### [Assignment]
Exactly the lines from the start of the data below through the line containing "For this run" must be returned, and no others.

### [Exercise data]

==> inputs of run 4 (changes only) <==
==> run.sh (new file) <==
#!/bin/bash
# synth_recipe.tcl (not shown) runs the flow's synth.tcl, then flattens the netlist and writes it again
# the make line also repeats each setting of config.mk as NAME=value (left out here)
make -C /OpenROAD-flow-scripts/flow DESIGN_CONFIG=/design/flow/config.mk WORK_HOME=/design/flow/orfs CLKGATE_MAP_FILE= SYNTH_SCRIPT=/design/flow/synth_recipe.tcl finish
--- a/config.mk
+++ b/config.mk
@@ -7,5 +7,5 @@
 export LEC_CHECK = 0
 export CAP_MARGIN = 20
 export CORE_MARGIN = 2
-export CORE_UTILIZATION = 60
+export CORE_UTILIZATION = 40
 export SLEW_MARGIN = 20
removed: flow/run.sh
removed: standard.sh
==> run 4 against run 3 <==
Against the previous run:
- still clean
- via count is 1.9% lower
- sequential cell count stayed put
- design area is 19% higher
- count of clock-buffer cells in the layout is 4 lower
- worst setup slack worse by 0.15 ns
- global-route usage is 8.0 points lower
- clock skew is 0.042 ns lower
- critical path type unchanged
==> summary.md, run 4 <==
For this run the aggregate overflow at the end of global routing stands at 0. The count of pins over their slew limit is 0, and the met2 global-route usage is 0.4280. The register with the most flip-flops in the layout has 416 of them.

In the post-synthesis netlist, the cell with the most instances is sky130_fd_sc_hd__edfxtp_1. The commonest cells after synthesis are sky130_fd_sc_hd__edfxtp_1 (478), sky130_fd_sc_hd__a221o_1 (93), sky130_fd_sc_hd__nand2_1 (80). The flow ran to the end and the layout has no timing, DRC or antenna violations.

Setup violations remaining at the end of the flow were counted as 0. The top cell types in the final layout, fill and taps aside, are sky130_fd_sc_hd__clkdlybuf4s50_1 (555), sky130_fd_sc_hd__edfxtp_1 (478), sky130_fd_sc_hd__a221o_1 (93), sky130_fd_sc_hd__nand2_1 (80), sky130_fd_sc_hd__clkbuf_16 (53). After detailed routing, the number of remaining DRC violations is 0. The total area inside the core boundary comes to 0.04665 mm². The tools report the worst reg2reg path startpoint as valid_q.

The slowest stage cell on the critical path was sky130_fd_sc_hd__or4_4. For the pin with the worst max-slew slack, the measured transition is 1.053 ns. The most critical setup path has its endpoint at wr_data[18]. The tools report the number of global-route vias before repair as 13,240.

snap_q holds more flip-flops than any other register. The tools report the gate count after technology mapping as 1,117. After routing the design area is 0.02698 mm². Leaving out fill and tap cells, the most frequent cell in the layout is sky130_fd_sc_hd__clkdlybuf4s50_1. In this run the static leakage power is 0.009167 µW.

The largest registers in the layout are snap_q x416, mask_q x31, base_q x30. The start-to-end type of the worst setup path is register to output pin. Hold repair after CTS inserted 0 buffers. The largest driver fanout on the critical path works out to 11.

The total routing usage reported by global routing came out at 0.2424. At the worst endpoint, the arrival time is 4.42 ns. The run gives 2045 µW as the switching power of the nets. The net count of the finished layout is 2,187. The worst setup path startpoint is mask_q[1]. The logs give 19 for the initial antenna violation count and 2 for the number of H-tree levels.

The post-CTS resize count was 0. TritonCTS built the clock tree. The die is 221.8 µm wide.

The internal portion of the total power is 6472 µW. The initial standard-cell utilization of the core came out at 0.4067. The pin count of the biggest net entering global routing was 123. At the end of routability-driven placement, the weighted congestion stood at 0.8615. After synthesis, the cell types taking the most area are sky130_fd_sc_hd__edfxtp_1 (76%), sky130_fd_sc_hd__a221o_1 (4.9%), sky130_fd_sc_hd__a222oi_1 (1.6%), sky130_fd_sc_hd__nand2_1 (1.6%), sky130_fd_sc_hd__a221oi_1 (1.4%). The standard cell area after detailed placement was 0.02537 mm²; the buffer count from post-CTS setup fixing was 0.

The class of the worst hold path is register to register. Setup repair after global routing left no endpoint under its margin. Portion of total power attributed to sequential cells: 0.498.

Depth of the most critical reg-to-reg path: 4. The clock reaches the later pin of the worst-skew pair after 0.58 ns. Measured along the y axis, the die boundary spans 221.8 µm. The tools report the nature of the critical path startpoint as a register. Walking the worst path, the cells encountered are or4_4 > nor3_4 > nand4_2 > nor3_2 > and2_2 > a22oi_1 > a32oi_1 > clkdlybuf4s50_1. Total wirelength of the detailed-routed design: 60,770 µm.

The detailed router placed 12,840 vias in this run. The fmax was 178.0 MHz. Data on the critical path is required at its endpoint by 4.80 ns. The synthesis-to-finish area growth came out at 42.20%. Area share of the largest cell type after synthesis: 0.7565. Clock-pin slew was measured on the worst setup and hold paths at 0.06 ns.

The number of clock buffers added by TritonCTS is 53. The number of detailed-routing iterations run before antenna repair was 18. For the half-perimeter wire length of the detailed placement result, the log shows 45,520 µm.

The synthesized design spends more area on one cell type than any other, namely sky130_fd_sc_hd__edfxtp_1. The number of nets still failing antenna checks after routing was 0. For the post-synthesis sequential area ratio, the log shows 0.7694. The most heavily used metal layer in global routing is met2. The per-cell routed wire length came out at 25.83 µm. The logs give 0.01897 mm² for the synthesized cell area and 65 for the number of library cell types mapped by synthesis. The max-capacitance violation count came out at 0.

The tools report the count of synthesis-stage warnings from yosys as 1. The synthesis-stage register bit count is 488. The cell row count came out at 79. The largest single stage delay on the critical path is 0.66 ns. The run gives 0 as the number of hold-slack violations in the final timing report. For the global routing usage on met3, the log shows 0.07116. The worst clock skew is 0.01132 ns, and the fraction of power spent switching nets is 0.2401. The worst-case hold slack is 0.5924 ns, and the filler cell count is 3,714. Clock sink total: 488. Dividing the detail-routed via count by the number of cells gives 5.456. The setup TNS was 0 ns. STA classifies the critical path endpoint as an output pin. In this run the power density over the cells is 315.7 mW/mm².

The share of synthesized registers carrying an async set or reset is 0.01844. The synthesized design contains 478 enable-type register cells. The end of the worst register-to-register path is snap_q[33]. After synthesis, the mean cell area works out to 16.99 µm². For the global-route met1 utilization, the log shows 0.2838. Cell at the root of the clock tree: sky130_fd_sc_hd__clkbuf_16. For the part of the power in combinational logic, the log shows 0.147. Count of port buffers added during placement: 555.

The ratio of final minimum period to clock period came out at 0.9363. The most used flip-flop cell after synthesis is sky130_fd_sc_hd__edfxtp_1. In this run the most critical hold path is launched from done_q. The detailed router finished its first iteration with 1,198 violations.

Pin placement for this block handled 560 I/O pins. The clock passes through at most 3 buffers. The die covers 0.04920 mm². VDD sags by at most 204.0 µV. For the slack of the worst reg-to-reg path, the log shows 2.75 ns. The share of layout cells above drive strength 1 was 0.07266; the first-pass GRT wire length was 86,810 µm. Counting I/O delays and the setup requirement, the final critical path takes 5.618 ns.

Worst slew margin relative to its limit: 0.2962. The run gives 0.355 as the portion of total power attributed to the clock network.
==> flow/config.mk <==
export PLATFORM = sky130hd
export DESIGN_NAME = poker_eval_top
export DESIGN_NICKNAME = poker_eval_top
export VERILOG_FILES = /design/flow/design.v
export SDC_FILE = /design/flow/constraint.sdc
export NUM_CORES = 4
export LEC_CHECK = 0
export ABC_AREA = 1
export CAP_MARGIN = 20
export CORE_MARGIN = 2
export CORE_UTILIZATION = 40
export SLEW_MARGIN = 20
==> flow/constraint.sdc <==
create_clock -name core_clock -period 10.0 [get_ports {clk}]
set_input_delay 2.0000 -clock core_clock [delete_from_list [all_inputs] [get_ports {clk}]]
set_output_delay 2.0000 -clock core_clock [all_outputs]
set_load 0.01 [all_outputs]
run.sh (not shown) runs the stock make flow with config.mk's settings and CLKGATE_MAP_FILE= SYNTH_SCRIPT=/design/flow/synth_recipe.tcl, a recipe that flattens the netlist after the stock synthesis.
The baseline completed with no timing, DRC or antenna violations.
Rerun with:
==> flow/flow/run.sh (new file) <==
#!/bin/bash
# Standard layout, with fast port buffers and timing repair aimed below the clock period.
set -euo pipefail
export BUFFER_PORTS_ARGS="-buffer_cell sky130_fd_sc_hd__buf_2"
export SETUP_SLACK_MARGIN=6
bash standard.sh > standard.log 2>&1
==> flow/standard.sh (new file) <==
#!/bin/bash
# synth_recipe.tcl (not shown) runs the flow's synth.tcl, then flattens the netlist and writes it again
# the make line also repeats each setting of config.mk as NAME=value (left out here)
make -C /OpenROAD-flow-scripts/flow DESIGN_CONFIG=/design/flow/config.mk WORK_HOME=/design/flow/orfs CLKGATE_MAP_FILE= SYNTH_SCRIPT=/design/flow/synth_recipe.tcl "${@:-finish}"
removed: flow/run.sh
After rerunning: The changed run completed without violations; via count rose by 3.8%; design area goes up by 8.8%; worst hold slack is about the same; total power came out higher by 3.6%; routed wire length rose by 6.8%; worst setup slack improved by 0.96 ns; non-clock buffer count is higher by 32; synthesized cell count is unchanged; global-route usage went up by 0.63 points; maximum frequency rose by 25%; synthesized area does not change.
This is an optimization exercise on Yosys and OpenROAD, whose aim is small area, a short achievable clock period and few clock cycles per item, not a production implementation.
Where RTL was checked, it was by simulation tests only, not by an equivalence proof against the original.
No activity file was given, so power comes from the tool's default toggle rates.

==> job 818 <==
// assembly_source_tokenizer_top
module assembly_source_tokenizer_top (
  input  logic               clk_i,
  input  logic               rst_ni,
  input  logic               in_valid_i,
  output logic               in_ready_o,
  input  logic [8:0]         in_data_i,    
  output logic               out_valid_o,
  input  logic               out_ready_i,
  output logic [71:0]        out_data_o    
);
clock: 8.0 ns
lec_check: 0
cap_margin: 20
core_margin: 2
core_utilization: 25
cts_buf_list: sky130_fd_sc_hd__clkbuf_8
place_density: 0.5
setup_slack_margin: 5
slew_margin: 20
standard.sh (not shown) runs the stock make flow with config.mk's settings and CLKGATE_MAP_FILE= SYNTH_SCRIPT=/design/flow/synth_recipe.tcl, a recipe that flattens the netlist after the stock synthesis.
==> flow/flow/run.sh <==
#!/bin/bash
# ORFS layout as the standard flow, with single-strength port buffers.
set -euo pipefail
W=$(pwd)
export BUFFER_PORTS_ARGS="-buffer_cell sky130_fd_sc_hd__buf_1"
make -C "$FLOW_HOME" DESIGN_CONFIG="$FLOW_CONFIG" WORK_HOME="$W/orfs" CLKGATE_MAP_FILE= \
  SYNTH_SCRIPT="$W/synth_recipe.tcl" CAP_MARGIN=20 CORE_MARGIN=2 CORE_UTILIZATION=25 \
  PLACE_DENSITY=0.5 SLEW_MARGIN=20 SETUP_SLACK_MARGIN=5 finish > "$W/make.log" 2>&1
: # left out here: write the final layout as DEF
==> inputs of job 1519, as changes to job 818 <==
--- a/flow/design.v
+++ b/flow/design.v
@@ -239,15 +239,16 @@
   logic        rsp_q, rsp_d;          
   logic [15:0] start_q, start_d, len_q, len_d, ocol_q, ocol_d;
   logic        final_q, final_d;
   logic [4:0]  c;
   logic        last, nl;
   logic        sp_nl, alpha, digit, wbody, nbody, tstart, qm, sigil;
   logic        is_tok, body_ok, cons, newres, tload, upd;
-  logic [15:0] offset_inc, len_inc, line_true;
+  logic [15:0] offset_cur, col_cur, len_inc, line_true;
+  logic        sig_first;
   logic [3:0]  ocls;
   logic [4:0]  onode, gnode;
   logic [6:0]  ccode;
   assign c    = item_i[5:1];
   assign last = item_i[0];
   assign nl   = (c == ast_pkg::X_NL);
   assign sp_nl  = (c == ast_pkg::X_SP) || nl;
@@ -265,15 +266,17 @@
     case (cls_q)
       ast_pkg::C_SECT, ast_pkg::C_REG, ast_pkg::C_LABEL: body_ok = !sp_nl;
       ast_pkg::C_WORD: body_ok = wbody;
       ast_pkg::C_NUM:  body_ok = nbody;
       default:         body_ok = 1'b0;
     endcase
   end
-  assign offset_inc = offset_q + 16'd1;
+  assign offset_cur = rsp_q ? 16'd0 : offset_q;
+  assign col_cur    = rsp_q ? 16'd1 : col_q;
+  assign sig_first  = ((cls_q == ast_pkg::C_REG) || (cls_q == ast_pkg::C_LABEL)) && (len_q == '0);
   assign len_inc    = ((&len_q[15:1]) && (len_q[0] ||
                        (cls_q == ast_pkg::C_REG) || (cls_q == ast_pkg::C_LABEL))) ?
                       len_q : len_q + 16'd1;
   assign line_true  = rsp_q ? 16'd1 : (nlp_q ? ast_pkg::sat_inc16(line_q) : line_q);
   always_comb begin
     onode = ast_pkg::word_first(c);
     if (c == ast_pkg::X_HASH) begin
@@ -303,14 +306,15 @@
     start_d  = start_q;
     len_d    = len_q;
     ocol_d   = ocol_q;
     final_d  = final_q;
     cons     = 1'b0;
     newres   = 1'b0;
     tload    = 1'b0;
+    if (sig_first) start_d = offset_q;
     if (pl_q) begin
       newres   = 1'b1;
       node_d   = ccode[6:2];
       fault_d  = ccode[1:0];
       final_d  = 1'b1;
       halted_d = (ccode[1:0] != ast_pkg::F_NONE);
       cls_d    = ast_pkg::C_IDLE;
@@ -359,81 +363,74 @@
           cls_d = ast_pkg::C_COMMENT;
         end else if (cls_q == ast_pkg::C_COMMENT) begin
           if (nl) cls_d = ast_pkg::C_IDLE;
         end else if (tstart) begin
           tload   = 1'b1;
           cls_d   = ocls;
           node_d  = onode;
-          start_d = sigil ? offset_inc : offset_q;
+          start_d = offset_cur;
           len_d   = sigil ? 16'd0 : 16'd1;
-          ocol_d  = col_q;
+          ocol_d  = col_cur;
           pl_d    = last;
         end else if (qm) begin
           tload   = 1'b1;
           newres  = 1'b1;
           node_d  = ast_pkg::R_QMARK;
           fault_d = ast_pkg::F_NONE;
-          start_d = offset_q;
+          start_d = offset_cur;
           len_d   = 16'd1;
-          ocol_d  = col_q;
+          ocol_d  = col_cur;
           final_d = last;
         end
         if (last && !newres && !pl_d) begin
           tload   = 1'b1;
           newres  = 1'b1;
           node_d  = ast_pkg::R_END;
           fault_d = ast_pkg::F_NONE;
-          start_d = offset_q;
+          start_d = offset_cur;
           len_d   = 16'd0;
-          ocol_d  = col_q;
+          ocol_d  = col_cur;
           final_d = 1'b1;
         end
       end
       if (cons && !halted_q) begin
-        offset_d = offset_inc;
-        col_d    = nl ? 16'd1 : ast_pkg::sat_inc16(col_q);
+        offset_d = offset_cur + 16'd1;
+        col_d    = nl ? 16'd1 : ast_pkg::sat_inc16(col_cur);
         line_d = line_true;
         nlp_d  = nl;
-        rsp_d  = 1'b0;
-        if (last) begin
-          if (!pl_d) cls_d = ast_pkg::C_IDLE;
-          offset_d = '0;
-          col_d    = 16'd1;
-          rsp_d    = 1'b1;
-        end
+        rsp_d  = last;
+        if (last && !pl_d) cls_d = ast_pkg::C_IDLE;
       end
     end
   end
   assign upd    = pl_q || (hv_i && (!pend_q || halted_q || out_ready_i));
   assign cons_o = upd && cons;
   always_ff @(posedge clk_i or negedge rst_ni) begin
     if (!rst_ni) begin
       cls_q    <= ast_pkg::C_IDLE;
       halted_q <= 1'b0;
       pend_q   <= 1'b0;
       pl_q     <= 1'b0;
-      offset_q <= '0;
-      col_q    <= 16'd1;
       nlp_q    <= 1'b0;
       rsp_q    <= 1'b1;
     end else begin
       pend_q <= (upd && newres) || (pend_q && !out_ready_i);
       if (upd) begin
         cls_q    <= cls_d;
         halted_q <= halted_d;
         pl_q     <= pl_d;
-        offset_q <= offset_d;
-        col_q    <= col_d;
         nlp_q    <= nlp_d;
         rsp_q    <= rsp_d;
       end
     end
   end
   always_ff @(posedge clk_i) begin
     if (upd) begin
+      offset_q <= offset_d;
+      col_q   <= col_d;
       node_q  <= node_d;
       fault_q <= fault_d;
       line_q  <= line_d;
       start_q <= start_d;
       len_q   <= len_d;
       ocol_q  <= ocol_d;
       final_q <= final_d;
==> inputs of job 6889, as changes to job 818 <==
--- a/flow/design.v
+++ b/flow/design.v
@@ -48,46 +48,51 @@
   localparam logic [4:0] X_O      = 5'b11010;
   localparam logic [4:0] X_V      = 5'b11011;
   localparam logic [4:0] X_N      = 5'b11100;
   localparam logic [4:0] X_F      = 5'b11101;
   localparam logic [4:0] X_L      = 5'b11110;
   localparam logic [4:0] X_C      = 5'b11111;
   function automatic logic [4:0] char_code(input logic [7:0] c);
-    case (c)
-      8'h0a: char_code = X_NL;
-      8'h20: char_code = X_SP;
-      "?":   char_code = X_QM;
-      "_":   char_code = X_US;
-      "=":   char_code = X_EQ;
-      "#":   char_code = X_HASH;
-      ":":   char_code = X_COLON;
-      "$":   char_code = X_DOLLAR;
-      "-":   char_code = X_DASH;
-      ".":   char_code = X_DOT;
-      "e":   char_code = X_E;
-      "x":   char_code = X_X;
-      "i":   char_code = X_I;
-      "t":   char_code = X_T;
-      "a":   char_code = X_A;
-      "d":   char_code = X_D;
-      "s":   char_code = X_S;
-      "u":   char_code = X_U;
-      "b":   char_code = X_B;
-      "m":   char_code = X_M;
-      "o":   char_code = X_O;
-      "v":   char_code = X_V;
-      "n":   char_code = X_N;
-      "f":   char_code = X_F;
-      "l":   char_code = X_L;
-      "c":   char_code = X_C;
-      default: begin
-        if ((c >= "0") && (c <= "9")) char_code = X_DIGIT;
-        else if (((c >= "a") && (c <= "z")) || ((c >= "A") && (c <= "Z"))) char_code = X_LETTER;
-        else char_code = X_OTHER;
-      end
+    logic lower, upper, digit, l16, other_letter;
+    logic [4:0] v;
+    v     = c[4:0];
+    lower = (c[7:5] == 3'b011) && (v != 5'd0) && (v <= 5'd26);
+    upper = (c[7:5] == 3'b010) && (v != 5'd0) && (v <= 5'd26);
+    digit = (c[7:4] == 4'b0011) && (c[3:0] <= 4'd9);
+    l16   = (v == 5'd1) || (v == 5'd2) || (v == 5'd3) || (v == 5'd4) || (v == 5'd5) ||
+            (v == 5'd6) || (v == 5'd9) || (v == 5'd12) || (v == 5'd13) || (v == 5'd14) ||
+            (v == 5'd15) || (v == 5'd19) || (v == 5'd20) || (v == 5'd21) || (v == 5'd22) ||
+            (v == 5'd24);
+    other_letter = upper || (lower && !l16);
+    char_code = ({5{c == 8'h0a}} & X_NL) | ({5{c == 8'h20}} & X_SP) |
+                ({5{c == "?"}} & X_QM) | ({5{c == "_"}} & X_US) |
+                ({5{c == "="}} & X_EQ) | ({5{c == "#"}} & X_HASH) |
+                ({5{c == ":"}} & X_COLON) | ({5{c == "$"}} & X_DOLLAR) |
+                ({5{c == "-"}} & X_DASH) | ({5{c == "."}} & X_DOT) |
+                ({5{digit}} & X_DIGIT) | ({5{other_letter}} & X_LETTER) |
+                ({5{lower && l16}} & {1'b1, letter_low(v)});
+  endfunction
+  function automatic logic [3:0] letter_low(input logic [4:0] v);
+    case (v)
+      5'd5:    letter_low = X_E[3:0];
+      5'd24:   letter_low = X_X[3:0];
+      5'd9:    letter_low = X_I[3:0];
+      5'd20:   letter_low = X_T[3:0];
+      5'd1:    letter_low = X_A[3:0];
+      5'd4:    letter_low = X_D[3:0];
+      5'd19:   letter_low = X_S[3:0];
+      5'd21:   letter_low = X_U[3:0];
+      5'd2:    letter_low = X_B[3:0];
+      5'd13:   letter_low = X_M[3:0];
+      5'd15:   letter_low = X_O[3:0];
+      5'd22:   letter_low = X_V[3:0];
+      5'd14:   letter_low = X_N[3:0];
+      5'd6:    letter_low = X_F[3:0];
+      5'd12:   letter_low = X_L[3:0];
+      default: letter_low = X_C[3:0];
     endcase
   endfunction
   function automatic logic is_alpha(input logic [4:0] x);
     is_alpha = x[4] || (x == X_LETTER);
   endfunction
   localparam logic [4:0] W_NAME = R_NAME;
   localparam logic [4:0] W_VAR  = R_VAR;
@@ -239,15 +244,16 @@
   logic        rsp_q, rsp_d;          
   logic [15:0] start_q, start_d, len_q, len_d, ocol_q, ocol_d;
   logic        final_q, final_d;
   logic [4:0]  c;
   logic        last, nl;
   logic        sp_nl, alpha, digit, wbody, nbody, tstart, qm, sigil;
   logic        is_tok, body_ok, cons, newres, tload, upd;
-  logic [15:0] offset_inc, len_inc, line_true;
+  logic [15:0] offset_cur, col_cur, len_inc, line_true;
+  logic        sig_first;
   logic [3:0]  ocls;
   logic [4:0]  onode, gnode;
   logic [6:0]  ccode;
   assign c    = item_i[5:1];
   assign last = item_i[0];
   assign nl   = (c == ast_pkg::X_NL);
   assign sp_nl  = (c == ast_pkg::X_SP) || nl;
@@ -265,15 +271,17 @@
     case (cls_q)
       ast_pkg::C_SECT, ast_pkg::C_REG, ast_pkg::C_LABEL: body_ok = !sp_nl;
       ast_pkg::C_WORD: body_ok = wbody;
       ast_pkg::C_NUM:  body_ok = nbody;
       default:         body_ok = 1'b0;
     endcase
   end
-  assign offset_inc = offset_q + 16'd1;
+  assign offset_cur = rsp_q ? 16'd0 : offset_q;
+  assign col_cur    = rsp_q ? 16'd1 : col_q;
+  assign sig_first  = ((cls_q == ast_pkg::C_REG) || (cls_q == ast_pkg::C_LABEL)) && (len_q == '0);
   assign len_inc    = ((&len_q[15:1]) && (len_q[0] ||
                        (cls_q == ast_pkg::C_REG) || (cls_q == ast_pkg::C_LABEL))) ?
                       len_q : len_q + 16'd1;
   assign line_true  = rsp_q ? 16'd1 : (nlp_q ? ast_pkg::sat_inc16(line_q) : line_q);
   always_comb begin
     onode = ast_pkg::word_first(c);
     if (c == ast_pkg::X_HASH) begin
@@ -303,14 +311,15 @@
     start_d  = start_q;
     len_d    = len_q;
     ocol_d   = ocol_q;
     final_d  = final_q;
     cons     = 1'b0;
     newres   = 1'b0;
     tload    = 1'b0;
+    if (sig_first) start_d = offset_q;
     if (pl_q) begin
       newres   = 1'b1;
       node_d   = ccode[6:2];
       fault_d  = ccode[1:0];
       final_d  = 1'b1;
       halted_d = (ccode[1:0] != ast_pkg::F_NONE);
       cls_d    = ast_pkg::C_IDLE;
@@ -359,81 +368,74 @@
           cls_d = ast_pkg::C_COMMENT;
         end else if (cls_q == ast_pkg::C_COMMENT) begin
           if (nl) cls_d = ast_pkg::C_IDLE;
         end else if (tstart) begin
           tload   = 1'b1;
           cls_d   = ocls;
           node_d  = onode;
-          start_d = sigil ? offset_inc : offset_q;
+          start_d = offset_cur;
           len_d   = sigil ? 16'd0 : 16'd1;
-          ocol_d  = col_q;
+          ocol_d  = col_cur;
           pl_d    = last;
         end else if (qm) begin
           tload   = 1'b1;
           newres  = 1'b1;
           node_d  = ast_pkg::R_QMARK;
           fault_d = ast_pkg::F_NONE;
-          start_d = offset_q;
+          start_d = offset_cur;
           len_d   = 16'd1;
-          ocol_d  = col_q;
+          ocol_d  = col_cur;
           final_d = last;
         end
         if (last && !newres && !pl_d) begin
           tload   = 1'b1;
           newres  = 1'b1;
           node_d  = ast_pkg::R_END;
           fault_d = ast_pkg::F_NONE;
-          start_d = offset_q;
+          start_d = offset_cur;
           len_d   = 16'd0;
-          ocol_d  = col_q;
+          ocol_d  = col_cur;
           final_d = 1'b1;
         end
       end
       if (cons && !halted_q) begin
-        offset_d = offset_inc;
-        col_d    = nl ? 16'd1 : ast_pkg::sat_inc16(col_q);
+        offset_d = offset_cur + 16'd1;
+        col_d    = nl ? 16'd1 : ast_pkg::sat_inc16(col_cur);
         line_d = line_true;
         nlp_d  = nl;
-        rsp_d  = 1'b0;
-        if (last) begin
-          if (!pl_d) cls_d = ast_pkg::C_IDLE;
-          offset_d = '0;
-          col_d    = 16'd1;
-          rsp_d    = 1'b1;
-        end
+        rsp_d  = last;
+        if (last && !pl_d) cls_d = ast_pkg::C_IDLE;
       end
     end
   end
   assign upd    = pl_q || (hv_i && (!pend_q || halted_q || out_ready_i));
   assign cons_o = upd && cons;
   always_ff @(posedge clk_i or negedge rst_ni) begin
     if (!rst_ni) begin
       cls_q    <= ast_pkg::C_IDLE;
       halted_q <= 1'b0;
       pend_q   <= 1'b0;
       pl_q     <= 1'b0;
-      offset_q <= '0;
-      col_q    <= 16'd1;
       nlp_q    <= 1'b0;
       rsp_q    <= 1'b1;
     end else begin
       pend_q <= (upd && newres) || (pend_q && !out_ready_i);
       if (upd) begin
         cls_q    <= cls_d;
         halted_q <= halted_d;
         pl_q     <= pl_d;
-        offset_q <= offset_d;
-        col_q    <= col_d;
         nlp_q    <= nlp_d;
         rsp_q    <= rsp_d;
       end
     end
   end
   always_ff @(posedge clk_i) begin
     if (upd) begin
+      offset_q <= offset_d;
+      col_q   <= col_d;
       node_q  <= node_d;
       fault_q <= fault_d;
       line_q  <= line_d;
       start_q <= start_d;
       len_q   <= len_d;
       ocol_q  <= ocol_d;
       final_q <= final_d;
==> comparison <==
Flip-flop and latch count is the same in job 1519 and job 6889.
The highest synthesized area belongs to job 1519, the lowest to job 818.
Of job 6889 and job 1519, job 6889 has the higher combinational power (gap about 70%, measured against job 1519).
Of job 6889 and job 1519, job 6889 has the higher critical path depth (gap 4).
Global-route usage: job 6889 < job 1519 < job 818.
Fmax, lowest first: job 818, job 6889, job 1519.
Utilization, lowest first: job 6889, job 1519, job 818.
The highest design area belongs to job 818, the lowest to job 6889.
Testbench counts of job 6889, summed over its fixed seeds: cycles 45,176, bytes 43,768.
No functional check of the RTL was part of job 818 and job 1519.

### [Expected output]
==> inputs of run 4 (changes only) <==
==> run.sh (new file) <==
#!/bin/bash
# synth_recipe.tcl (not shown) runs the flow's synth.tcl, then flattens the netlist and writes it again
# the make line also repeats each setting of config.mk as NAME=value (left out here)
make -C /OpenROAD-flow-scripts/flow DESIGN_CONFIG=/design/flow/config.mk WORK_HOME=/design/flow/orfs CLKGATE_MAP_FILE= SYNTH_SCRIPT=/design/flow/synth_recipe.tcl finish
--- a/config.mk
+++ b/config.mk
@@ -7,5 +7,5 @@
 export LEC_CHECK = 0
 export CAP_MARGIN = 20
 export CORE_MARGIN = 2
-export CORE_UTILIZATION = 60
+export CORE_UTILIZATION = 40
 export SLEW_MARGIN = 20
removed: flow/run.sh
removed: standard.sh
==> run 4 against run 3 <==
Against the previous run:
- still clean
- via count is 1.9% lower
- sequential cell count stayed put
- design area is 19% higher
- count of clock-buffer cells in the layout is 4 lower
- worst setup slack worse by 0.15 ns
- global-route usage is 8.0 points lower
- clock skew is 0.042 ns lower
- critical path type unchanged
==> summary.md, run 4 <==
For this run the aggregate overflow at the end of global routing stands at 0. The count of pins over their slew limit is 0, and the met2 global-route usage is 0.4280. The register with the most flip-flops in the layout has 416 of them.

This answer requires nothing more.